**What to produce:** Below are some records. Return exactly the lines from the one containing "Total area of" through the one containing "global placement: -7.17", both included, and only those.

★ ★ ★ ★

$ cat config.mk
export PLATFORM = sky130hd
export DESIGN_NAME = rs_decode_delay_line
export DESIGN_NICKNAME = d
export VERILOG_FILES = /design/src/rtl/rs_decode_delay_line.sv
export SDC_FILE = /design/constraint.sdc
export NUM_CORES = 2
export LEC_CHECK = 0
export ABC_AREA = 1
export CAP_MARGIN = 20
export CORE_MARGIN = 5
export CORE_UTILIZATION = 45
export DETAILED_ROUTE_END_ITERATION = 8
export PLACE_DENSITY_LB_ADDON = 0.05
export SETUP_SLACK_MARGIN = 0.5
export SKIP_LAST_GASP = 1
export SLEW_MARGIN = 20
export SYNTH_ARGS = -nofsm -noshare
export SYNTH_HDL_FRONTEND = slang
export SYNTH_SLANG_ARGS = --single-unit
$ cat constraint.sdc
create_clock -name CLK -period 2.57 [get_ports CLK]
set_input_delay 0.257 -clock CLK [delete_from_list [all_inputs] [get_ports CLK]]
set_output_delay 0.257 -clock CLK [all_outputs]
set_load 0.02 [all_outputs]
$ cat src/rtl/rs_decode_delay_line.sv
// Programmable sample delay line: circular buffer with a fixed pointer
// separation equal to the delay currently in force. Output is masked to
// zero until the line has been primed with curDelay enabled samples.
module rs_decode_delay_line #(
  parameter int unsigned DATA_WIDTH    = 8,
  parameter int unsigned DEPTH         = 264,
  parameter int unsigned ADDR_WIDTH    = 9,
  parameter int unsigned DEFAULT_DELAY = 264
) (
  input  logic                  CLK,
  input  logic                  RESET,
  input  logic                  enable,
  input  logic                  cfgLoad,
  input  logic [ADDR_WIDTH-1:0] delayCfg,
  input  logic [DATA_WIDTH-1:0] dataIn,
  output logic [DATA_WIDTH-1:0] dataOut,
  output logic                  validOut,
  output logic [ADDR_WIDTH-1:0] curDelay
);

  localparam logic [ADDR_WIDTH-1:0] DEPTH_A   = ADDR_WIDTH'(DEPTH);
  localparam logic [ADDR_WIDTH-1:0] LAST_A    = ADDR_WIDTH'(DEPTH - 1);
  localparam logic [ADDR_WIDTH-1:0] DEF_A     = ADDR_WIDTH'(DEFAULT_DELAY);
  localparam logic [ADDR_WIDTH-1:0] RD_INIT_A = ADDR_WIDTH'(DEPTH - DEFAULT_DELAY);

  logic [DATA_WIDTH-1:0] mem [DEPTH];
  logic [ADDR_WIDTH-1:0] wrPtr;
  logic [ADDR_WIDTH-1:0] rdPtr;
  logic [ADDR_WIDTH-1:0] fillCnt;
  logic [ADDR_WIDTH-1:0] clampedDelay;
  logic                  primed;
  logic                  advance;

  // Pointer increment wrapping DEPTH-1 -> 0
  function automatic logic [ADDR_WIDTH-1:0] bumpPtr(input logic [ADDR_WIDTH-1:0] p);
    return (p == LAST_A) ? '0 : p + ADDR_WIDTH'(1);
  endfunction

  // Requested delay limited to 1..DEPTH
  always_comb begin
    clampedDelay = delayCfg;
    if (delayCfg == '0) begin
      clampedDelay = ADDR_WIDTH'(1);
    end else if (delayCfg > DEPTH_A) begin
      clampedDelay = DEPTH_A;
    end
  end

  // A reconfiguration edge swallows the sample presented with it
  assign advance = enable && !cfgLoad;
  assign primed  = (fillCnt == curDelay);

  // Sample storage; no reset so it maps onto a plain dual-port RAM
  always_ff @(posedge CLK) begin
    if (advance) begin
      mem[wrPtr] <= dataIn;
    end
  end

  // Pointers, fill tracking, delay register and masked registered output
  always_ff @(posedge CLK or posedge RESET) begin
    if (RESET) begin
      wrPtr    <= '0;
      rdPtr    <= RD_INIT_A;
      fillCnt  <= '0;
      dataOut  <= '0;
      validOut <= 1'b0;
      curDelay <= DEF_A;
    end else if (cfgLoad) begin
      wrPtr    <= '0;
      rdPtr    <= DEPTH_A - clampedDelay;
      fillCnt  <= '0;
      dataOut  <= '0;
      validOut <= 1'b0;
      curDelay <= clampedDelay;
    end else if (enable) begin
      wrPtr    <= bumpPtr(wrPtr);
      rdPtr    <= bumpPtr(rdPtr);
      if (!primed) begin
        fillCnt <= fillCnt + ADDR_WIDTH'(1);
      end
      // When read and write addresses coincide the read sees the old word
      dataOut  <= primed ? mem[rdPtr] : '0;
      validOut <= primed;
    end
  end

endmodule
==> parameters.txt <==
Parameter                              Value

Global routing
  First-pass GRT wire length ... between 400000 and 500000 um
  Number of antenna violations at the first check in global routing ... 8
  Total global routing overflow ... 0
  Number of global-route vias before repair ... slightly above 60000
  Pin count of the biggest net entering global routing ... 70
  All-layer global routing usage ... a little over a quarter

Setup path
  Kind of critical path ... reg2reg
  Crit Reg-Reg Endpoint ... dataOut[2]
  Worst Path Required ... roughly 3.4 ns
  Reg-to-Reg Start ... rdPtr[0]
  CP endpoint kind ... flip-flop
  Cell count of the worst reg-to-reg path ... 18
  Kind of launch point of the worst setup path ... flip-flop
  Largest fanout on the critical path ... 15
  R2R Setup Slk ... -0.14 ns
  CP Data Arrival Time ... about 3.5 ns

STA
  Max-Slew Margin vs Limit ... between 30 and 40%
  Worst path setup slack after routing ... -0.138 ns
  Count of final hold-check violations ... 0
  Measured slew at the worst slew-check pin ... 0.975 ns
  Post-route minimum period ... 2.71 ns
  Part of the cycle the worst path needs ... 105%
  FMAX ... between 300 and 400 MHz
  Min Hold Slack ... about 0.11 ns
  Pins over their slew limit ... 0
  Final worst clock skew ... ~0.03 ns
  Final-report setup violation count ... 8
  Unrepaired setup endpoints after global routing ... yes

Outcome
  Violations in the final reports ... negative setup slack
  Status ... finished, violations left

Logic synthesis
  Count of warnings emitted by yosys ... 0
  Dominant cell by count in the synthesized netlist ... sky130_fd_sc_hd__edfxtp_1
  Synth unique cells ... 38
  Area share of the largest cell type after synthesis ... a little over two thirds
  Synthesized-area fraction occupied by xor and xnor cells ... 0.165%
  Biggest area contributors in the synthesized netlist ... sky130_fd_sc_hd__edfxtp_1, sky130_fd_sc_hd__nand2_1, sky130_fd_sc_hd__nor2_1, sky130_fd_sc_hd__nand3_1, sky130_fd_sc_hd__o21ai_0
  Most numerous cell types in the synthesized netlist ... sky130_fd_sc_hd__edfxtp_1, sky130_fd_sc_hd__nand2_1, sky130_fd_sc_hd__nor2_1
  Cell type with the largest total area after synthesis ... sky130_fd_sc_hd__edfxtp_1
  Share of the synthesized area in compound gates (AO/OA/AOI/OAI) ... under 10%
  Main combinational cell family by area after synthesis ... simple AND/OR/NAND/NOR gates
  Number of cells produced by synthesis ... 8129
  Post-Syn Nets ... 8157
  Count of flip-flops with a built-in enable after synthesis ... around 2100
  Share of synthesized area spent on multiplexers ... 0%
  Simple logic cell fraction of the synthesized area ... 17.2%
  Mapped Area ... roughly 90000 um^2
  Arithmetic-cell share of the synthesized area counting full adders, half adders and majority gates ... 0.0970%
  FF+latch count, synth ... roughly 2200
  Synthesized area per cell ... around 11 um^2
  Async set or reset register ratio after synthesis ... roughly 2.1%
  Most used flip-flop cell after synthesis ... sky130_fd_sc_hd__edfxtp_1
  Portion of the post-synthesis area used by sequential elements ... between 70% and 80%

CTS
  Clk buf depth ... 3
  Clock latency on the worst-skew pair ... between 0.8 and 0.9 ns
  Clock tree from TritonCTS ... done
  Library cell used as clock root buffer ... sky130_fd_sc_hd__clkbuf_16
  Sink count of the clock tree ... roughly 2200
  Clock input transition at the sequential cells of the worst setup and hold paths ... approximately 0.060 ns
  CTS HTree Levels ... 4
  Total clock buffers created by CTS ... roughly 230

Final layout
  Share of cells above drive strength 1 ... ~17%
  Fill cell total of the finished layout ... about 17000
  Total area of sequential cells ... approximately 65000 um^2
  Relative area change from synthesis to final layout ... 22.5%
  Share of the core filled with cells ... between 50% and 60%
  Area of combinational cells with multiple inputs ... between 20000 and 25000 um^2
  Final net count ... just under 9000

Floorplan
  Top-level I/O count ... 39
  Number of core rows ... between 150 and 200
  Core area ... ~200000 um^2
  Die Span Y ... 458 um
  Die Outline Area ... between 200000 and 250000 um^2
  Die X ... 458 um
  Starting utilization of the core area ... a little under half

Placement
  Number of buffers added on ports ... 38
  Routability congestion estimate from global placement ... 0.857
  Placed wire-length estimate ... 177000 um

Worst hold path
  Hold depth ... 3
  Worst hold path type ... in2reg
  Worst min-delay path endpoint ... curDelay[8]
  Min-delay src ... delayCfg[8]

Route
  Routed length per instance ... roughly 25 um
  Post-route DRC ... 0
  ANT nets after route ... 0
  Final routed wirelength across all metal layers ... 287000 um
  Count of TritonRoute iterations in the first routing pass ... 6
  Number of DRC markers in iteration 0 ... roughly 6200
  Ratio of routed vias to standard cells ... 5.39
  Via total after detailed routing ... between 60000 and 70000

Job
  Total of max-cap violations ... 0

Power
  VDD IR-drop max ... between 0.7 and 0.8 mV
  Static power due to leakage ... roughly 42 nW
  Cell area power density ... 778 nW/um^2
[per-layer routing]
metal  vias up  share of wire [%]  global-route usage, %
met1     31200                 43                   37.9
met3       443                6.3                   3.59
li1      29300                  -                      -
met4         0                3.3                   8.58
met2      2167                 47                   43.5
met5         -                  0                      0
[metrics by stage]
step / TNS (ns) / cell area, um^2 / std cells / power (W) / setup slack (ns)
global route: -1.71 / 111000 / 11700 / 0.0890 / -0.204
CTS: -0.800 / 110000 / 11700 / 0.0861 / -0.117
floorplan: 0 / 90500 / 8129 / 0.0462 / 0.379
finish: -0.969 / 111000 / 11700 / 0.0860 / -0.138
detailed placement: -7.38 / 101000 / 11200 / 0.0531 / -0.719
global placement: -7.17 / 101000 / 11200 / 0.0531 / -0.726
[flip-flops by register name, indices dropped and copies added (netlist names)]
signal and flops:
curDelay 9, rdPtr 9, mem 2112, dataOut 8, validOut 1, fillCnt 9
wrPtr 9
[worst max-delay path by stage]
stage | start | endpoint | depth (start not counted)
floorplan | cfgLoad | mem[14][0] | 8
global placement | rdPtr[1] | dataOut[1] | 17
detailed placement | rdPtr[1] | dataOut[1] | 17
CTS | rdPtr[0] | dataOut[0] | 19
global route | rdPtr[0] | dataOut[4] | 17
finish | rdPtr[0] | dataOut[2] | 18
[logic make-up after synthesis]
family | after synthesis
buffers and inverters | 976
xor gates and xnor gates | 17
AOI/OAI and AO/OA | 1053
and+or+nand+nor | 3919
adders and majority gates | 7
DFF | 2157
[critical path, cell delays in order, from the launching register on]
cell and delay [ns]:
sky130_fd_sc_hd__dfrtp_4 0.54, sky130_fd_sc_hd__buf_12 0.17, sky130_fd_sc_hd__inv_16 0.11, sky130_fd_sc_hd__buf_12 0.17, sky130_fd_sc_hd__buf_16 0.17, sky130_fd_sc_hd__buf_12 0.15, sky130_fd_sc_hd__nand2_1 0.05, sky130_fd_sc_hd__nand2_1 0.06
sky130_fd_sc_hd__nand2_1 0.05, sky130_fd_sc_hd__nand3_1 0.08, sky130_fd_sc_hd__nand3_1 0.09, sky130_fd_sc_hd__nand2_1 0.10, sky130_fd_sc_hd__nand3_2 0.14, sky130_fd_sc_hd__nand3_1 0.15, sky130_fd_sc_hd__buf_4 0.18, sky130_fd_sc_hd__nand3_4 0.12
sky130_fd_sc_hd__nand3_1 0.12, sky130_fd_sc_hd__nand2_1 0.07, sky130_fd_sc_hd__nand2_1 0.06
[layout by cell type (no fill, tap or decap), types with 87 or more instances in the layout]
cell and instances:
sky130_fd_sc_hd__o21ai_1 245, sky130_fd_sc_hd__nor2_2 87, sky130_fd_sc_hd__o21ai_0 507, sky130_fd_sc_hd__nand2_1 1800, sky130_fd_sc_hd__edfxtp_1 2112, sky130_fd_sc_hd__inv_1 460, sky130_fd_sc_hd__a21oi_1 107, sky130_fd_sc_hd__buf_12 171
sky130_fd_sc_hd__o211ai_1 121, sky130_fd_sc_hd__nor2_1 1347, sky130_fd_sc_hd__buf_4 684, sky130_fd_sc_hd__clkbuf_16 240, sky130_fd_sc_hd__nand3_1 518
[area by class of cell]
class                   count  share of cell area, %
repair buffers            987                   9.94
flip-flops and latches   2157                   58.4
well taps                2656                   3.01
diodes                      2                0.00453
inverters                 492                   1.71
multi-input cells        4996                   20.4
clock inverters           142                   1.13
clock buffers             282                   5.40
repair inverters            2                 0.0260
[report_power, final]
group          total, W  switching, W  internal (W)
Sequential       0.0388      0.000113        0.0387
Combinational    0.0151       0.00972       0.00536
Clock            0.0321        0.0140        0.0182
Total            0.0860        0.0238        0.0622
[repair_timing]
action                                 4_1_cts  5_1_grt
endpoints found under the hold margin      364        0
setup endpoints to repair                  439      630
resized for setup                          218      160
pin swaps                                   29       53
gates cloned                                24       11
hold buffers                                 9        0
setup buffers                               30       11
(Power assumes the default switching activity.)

★ ★ ★ ★

**Solution for this exercise:**
  Total area of sequential cells ... approximately 65000 um^2
  Relative area change from synthesis to final layout ... 22.5%
  Share of the core filled with cells ... between 50% and 60%
  Area of combinational cells with multiple inputs ... between 20000 and 25000 um^2
  Final net count ... just under 9000

Floorplan
  Top-level I/O count ... 39
  Number of core rows ... between 150 and 200
  Core area ... ~200000 um^2
  Die Span Y ... 458 um
  Die Outline Area ... between 200000 and 250000 um^2
  Die X ... 458 um
  Starting utilization of the core area ... a little under half

Placement
  Number of buffers added on ports ... 38
  Routability congestion estimate from global placement ... 0.857
  Placed wire-length estimate ... 177000 um

Worst hold path
  Hold depth ... 3
  Worst hold path type ... in2reg
  Worst min-delay path endpoint ... curDelay[8]
  Min-delay src ... delayCfg[8]

Route
  Routed length per instance ... roughly 25 um
  Post-route DRC ... 0
  ANT nets after route ... 0
  Final routed wirelength across all metal layers ... 287000 um
  Count of TritonRoute iterations in the first routing pass ... 6
  Number of DRC markers in iteration 0 ... roughly 6200
  Ratio of routed vias to standard cells ... 5.39
  Via total after detailed routing ... between 60000 and 70000

Job
  Total of max-cap violations ... 0

Power
  VDD IR-drop max ... between 0.7 and 0.8 mV
  Static power due to leakage ... roughly 42 nW
  Cell area power density ... 778 nW/um^2
[per-layer routing]
metal  vias up  share of wire [%]  global-route usage, %
met1     31200                 43                   37.9
met3       443                6.3                   3.59
li1      29300                  -                      -
met4         0                3.3                   8.58
met2      2167                 47                   43.5
met5         -                  0                      0
[metrics by stage]
step / TNS (ns) / cell area, um^2 / std cells / power (W) / setup slack (ns)
global route: -1.71 / 111000 / 11700 / 0.0890 / -0.204
CTS: -0.800 / 110000 / 11700 / 0.0861 / -0.117
floorplan: 0 / 90500 / 8129 / 0.0462 / 0.379
finish: -0.969 / 111000 / 11700 / 0.0860 / -0.138
detailed placement: -7.38 / 101000 / 11200 / 0.0531 / -0.719
global placement: -7.17 / 101000 / 11200 / 0.0531 / -0.726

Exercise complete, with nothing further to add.